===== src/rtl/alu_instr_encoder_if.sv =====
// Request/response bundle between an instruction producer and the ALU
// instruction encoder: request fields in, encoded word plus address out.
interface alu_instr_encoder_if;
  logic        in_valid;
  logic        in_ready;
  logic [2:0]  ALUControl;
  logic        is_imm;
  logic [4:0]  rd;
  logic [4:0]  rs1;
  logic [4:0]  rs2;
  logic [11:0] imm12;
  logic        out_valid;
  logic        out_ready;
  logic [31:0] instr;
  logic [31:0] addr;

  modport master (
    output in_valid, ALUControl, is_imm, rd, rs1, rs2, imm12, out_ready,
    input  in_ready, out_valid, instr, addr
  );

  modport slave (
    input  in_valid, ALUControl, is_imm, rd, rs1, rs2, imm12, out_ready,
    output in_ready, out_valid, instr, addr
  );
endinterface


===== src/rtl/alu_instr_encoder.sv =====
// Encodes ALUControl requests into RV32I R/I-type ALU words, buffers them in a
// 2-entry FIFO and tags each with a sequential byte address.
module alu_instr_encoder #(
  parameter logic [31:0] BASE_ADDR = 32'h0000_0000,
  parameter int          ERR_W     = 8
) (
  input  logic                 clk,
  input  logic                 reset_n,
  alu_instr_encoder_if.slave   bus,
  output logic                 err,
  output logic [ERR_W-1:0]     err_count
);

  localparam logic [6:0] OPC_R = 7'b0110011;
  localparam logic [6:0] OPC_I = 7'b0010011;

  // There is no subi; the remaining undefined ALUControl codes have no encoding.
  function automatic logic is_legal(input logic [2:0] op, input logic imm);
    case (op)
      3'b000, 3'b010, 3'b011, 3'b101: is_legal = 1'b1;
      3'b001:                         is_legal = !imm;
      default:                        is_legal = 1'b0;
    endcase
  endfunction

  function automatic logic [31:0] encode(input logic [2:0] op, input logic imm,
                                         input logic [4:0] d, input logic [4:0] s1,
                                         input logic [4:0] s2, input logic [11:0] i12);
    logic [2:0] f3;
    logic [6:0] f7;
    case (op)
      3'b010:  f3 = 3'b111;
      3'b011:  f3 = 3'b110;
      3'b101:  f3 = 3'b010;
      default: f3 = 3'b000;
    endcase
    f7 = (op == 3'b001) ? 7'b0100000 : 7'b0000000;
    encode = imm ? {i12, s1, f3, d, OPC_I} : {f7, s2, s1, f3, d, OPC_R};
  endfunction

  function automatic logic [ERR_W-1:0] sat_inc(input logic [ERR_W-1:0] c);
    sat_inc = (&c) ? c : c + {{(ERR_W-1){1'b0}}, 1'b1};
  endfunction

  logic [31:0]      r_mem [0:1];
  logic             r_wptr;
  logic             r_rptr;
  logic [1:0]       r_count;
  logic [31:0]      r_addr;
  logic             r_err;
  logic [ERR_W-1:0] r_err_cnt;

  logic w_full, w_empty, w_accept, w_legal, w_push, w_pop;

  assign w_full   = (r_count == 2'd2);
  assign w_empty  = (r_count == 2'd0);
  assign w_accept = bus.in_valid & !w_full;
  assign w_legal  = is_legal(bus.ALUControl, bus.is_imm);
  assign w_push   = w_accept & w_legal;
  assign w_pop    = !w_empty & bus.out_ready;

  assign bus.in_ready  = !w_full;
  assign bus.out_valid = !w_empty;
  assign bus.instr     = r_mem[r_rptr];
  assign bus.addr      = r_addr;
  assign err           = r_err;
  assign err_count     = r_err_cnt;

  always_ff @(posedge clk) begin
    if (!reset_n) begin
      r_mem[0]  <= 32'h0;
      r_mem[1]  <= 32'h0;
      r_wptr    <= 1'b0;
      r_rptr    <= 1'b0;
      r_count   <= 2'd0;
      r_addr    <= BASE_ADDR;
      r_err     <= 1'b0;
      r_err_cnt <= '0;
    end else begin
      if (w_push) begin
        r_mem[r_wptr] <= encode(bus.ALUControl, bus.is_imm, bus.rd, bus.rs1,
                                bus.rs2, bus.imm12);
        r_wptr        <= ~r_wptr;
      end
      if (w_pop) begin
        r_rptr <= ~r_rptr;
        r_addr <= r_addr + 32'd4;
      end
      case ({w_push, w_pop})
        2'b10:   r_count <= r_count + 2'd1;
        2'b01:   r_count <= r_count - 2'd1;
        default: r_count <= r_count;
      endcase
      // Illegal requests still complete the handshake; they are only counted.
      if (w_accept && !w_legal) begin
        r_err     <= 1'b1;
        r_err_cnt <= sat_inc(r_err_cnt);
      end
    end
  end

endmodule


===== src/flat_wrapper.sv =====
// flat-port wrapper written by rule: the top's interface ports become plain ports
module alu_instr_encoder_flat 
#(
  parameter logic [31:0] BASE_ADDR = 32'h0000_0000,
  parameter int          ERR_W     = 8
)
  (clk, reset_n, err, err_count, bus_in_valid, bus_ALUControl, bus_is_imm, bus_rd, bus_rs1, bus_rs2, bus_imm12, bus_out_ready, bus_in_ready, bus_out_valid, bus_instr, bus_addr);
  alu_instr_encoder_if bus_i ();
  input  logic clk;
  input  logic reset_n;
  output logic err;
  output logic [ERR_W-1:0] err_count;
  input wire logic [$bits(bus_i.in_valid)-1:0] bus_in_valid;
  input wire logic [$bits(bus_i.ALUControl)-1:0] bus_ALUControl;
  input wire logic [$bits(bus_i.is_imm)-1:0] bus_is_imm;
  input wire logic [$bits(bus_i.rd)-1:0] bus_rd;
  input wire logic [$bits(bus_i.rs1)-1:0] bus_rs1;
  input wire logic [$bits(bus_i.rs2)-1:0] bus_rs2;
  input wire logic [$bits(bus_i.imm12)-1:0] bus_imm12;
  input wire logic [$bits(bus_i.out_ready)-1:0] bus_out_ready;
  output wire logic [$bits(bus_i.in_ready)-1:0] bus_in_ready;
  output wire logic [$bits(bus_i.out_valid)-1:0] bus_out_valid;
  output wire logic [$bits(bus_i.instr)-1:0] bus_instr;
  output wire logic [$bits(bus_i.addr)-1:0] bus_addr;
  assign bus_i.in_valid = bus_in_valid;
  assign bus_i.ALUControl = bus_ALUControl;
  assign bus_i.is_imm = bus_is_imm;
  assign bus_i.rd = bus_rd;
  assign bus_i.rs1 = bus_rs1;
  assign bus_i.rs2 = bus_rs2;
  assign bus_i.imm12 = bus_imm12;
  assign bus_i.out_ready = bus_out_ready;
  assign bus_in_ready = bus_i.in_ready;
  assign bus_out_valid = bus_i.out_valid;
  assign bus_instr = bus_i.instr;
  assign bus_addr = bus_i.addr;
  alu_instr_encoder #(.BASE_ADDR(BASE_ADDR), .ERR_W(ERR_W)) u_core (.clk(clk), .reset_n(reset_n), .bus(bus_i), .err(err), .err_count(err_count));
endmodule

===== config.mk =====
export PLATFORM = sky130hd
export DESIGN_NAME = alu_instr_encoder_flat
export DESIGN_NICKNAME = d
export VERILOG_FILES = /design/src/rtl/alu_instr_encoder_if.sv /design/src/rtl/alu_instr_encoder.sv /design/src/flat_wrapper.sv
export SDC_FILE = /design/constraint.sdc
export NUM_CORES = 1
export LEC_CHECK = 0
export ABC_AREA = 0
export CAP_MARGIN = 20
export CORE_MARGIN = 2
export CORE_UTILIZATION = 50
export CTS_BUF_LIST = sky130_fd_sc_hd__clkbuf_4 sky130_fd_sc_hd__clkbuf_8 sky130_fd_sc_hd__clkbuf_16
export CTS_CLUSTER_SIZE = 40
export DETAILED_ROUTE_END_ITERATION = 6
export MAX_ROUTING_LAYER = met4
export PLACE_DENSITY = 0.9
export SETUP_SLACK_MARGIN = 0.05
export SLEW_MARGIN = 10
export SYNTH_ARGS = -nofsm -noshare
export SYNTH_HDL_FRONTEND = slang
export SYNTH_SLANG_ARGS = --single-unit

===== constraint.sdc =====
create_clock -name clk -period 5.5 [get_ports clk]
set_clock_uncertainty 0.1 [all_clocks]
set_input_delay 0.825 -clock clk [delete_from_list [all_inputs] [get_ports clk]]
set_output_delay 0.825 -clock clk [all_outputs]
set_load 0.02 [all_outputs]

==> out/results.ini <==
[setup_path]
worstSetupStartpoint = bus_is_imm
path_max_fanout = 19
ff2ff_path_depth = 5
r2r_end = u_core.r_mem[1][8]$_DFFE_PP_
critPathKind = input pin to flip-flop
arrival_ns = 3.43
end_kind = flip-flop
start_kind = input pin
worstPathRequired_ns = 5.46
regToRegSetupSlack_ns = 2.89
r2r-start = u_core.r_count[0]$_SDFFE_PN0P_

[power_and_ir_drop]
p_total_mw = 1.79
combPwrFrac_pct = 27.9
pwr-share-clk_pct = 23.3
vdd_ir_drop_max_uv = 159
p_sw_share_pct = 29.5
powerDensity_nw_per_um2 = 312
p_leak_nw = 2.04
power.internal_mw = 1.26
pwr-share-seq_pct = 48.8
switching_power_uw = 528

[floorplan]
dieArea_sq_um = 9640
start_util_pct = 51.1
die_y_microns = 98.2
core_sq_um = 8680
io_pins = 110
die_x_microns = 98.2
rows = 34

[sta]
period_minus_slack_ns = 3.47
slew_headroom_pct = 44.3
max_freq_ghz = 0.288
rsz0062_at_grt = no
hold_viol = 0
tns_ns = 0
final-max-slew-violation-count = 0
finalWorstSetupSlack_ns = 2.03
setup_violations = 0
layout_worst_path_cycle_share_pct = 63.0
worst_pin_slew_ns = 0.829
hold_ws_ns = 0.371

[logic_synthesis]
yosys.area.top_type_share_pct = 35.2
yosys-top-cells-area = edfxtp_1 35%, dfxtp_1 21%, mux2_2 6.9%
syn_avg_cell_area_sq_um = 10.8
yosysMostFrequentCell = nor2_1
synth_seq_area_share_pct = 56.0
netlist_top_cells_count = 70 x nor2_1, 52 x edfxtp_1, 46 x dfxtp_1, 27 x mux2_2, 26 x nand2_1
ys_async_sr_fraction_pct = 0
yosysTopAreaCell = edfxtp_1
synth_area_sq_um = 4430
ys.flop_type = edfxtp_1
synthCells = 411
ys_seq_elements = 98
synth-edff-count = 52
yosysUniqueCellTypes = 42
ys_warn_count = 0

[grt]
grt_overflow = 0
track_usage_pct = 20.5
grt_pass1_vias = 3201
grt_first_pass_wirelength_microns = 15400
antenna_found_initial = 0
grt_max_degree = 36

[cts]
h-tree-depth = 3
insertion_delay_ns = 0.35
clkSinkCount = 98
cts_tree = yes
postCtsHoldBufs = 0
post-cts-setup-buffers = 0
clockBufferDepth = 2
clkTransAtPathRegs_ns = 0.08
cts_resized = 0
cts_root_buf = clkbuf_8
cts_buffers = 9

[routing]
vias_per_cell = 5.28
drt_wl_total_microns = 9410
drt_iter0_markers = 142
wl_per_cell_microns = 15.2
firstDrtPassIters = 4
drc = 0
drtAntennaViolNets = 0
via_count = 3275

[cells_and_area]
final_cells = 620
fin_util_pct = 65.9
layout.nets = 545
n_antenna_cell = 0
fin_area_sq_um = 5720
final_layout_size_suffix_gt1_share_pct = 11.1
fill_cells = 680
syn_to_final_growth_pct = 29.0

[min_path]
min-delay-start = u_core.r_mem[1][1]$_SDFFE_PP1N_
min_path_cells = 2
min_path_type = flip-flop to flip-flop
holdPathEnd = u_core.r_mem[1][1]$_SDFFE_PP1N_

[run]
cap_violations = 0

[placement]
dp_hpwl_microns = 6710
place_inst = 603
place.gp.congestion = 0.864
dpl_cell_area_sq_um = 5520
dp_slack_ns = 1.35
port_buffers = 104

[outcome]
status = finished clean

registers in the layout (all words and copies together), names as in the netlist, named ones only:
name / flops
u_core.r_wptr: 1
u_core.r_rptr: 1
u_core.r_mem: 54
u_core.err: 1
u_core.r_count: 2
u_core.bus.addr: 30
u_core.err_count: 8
------------------------------------------------------------
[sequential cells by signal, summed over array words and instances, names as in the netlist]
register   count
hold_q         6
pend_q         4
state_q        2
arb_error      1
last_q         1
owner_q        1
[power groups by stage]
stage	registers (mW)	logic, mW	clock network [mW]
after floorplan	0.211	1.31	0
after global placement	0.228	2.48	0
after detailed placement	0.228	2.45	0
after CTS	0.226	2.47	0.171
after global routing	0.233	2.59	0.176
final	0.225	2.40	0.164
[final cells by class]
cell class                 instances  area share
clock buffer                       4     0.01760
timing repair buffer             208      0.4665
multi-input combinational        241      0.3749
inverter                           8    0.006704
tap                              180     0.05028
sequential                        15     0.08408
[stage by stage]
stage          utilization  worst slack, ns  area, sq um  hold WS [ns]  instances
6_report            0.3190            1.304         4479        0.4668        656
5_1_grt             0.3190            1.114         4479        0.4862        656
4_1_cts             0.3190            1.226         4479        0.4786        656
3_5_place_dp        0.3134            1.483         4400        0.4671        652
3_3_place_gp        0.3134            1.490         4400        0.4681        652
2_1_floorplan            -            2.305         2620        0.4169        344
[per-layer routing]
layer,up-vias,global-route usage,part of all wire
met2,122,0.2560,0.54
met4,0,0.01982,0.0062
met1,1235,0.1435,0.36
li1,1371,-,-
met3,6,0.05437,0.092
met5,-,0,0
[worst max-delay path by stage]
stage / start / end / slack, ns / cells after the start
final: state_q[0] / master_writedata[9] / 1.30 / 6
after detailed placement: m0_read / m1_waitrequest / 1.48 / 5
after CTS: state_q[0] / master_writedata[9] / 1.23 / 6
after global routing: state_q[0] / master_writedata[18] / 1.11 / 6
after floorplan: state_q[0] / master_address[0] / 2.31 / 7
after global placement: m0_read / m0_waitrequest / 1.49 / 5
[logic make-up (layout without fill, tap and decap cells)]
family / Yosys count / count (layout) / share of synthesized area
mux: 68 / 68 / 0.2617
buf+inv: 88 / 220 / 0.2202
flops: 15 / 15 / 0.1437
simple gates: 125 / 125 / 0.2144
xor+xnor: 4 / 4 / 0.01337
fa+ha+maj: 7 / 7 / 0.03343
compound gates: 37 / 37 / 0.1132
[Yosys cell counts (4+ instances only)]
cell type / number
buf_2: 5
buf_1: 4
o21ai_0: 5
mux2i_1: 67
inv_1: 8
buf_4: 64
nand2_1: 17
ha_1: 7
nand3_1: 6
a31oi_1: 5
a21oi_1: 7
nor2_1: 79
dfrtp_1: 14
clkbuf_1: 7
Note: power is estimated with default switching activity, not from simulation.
------------------------------------------------------------
Only the lines above from the line containing "final: state_q[0] /" through the line containing "clkbuf_1: 7" should be retyped, exactly and with both ends included.

final: state_q[0] / master_writedata[9] / 1.30 / 6
after detailed placement: m0_read / m1_waitrequest / 1.48 / 5
after CTS: state_q[0] / master_writedata[9] / 1.23 / 6
after global routing: state_q[0] / master_writedata[18] / 1.11 / 6
after floorplan: state_q[0] / master_address[0] / 2.31 / 7
after global placement: m0_read / m0_waitrequest / 1.49 / 5
[logic make-up (layout without fill, tap and decap cells)]
family / Yosys count / count (layout) / share of synthesized area
mux: 68 / 68 / 0.2617
buf+inv: 88 / 220 / 0.2202
flops: 15 / 15 / 0.1437
simple gates: 125 / 125 / 0.2144
xor+xnor: 4 / 4 / 0.01337
fa+ha+maj: 7 / 7 / 0.03343
compound gates: 37 / 37 / 0.1132
[Yosys cell counts (4+ instances only)]
cell type / number
buf_2: 5
buf_1: 4
o21ai_0: 5
mux2i_1: 67
inv_1: 8
buf_4: 64
nand2_1: 17
ha_1: 7
nand3_1: 6
a31oi_1: 5
a21oi_1: 7
nor2_1: 79
dfrtp_1: 14
clkbuf_1: 7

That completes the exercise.